### What you are asked to do
What you write should be the line containing "antenna_found_initial = 0" followed by every line after it to the end of the listing, exactly as given, and nothing more.
____ Provided records
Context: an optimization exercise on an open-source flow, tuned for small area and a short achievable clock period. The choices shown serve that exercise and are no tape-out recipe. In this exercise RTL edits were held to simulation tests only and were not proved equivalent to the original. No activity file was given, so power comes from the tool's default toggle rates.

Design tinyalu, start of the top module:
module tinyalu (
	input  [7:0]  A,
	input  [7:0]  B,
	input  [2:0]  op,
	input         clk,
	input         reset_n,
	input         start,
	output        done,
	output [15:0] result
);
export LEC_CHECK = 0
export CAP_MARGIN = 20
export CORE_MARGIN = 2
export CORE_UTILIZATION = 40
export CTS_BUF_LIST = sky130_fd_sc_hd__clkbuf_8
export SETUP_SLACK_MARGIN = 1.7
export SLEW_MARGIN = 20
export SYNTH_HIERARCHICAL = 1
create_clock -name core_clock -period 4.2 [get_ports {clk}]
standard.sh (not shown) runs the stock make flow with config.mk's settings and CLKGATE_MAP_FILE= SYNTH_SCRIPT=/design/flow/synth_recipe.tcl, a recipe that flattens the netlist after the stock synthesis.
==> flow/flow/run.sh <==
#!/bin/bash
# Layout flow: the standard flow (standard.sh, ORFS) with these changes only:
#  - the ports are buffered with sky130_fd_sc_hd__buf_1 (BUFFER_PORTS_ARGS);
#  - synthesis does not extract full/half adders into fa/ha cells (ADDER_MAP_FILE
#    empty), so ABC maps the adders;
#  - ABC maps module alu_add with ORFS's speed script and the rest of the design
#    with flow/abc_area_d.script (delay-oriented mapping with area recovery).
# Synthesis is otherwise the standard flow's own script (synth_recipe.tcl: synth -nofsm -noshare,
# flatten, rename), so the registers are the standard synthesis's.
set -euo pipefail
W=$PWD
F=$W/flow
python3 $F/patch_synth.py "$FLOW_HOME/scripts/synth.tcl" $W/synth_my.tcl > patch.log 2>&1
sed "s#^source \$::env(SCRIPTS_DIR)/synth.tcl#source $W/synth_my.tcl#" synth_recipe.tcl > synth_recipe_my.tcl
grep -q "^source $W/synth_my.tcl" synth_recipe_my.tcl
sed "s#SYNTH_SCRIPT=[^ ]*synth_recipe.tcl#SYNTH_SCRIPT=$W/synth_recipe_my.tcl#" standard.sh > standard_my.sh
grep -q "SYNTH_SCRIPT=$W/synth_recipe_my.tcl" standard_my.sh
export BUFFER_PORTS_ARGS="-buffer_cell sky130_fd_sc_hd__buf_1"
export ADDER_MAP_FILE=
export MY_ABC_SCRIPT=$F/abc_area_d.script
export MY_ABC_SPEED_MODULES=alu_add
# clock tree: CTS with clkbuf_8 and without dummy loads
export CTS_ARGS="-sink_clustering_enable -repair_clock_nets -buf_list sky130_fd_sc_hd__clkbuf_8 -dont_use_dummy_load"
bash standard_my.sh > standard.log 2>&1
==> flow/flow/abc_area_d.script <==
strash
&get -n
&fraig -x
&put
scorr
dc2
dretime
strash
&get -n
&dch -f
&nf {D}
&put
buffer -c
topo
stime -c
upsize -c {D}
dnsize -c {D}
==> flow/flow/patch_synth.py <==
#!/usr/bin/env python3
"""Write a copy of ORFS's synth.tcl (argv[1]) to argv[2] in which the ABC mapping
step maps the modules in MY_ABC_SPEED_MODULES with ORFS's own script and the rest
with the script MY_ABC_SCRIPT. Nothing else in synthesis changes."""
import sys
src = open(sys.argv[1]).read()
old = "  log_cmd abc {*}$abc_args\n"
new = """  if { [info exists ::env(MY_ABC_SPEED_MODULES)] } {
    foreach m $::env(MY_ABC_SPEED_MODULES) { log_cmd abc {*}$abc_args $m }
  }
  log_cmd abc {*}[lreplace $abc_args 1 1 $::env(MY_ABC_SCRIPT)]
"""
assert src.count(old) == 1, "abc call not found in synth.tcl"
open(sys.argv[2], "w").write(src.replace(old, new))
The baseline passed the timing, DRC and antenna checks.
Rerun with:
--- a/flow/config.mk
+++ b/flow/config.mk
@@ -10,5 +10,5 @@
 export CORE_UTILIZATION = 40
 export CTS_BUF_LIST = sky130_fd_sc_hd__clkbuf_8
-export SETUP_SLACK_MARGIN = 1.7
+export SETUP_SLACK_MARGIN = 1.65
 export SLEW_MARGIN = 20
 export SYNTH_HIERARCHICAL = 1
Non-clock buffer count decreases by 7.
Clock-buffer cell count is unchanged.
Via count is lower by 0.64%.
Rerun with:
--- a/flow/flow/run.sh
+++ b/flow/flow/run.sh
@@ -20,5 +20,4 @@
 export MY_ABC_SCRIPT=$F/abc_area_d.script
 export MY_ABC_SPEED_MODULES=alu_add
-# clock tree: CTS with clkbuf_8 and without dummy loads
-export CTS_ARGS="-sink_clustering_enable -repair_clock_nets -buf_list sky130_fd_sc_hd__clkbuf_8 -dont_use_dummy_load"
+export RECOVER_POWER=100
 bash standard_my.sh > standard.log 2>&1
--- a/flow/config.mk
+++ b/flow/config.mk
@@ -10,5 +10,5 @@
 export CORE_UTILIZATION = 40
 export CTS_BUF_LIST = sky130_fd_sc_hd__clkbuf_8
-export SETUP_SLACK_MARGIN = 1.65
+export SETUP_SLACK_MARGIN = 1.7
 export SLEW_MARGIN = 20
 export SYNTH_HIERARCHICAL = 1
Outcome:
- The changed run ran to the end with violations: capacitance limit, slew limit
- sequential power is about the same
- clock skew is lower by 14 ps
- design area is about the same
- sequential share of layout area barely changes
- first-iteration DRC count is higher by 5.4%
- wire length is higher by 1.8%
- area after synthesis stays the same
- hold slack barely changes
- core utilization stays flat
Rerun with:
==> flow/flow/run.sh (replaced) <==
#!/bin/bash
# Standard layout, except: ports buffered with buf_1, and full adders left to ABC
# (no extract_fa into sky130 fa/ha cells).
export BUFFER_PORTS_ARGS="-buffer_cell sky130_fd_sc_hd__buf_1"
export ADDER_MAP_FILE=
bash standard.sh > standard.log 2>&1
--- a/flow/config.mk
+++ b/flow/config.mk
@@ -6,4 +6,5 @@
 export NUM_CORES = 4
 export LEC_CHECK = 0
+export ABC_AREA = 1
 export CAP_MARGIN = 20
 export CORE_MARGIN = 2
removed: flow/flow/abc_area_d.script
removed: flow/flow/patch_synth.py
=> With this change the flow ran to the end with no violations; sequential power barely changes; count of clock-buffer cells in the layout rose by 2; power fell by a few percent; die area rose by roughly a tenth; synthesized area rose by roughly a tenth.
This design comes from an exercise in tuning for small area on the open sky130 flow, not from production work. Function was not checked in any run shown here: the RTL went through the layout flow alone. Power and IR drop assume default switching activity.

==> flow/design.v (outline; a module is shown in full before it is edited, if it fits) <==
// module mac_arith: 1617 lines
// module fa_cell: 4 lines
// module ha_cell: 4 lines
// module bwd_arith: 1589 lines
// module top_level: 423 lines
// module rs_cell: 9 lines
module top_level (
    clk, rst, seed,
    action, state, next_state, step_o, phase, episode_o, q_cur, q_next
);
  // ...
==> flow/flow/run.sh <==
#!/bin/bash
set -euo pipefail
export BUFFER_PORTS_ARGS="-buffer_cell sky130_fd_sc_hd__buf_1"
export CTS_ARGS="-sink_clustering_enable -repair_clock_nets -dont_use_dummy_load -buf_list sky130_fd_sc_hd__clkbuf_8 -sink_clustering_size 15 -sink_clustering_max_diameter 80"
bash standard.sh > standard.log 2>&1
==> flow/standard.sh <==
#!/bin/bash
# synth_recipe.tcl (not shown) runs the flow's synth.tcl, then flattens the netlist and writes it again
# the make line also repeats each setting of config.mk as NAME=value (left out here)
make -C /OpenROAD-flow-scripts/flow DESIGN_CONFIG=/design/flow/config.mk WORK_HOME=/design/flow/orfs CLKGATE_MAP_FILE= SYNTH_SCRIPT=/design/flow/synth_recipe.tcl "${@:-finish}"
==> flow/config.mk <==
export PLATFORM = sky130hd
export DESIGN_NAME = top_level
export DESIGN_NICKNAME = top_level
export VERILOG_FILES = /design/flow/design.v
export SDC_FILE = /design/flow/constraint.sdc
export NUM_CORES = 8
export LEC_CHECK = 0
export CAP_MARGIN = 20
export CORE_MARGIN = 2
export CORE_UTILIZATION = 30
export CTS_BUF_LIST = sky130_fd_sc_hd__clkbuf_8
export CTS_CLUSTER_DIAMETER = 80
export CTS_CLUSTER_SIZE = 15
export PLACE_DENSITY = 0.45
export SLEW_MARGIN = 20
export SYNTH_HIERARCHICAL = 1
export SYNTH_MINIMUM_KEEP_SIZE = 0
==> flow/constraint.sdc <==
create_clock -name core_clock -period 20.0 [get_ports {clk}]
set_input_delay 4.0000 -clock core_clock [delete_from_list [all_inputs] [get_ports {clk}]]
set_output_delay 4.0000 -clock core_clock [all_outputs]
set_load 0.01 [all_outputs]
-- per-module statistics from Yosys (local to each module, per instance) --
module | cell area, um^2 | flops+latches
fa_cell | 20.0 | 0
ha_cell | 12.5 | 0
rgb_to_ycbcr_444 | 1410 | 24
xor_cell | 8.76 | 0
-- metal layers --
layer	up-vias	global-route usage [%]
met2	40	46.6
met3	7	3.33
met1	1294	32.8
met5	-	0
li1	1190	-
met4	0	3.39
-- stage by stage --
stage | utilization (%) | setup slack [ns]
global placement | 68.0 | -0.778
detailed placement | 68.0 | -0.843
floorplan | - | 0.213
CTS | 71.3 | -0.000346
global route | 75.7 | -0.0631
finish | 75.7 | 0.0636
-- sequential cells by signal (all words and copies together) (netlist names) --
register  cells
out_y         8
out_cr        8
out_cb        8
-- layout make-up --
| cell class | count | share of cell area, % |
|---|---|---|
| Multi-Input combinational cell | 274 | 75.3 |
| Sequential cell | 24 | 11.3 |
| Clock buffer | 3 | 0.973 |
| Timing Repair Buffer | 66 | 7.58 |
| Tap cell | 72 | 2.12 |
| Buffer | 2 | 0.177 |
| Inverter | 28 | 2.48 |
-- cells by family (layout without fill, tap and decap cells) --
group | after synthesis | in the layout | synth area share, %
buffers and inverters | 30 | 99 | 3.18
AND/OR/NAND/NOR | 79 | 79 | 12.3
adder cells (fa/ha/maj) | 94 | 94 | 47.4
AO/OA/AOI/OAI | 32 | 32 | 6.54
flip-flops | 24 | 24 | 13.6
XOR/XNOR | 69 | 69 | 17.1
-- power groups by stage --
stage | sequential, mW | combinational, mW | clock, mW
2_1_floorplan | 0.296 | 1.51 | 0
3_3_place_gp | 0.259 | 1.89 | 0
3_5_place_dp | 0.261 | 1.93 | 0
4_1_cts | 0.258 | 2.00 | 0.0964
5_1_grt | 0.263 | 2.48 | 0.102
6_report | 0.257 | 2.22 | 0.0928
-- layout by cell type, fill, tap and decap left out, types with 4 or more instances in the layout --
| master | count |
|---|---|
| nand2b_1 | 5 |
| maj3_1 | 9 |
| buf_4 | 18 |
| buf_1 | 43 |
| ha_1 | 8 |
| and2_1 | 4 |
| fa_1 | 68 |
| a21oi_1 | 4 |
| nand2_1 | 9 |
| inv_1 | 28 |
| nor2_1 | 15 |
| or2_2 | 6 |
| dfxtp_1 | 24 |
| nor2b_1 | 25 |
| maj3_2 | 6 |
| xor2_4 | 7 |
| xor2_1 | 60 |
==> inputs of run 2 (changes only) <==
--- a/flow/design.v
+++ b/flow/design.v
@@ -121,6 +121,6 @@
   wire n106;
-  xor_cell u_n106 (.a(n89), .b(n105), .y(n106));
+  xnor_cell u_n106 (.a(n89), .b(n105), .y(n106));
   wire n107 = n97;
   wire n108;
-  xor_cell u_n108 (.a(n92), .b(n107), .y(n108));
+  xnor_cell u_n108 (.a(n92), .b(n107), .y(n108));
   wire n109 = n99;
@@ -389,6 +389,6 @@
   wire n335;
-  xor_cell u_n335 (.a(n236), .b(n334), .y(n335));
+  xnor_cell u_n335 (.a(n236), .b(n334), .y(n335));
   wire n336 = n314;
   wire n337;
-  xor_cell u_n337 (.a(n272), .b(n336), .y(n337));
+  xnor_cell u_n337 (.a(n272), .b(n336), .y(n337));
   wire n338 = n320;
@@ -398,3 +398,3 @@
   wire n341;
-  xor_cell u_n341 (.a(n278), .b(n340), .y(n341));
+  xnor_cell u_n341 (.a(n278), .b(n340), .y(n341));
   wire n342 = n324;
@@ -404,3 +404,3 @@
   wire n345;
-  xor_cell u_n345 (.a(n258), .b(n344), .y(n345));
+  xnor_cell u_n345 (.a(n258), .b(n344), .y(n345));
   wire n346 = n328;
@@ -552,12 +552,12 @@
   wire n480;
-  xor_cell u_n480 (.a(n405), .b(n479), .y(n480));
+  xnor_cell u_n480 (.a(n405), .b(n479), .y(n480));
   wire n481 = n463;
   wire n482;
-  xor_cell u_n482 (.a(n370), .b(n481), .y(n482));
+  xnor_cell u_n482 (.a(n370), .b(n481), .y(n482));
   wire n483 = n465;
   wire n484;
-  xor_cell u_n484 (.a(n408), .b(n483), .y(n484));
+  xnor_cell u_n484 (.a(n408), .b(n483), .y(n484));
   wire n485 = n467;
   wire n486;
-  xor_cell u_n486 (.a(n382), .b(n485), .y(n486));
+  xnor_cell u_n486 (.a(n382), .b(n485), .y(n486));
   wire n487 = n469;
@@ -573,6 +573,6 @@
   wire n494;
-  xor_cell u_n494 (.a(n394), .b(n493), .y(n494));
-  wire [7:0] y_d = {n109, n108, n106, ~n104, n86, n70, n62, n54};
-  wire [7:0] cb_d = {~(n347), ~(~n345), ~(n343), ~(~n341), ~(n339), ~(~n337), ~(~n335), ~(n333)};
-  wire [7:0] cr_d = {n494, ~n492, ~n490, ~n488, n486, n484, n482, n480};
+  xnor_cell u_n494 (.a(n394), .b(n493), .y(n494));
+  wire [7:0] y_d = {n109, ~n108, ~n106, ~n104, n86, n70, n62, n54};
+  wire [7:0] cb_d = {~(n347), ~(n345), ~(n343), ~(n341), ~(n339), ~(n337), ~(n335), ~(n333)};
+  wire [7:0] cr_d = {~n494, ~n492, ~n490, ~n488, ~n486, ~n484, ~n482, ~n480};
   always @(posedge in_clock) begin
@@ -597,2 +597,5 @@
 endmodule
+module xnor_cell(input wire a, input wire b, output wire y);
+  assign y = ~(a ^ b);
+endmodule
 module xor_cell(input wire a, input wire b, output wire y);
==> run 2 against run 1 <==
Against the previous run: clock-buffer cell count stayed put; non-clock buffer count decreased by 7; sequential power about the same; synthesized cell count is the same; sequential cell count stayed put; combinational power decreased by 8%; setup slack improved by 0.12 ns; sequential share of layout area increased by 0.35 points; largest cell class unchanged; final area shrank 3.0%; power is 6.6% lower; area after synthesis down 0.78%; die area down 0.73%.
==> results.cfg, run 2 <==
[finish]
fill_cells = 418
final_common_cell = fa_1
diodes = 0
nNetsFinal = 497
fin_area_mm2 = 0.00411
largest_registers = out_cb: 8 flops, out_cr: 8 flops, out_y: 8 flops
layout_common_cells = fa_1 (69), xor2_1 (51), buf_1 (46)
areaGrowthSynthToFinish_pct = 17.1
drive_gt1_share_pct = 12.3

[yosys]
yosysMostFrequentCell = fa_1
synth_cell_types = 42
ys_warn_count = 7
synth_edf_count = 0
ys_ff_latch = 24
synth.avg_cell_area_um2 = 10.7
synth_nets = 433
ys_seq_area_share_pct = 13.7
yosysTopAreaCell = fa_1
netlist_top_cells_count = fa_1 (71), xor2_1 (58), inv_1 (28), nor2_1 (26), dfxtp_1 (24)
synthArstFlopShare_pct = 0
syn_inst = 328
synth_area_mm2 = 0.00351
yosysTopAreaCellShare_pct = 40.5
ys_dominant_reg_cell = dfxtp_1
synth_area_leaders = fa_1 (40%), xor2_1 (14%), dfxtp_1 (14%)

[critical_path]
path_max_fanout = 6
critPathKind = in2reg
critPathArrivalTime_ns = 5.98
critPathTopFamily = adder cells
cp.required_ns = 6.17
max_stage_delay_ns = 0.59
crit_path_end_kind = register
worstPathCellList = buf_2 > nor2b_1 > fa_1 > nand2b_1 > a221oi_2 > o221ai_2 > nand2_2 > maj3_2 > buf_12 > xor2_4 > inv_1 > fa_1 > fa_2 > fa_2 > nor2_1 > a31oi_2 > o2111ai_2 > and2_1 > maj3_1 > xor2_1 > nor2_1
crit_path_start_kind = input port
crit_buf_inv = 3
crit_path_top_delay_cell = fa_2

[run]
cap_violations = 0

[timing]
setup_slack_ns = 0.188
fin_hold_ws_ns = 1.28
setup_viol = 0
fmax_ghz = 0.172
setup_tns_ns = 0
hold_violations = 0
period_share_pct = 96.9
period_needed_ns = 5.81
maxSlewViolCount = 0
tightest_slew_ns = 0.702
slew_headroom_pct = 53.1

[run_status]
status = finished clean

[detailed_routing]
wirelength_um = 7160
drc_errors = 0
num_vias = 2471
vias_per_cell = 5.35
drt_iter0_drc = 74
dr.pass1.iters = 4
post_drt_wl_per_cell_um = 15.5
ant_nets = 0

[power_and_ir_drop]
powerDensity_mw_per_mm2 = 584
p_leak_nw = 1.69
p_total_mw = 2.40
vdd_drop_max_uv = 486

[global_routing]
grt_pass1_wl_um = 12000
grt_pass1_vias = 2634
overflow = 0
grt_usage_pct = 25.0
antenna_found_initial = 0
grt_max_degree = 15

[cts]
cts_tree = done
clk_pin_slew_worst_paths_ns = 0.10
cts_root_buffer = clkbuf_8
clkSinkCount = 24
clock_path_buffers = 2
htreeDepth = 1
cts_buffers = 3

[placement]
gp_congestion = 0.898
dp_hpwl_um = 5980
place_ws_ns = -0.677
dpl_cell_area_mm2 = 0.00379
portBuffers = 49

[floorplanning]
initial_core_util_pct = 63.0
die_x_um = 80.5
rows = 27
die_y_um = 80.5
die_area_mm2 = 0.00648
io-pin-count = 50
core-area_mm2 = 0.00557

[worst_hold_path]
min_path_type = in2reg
________
### Answer
antenna_found_initial = 0
grt_max_degree = 15

[cts]
cts_tree = done
clk_pin_slew_worst_paths_ns = 0.10
cts_root_buffer = clkbuf_8
clkSinkCount = 24
clock_path_buffers = 2
htreeDepth = 1
cts_buffers = 3

[placement]
gp_congestion = 0.898
dp_hpwl_um = 5980
place_ws_ns = -0.677
dpl_cell_area_mm2 = 0.00379
portBuffers = 49

[floorplanning]
initial_core_util_pct = 63.0
die_x_um = 80.5
rows = 27
die_y_um = 80.5
die_area_mm2 = 0.00648
io-pin-count = 50
core-area_mm2 = 0.00557

[worst_hold_path]
min_path_type = in2reg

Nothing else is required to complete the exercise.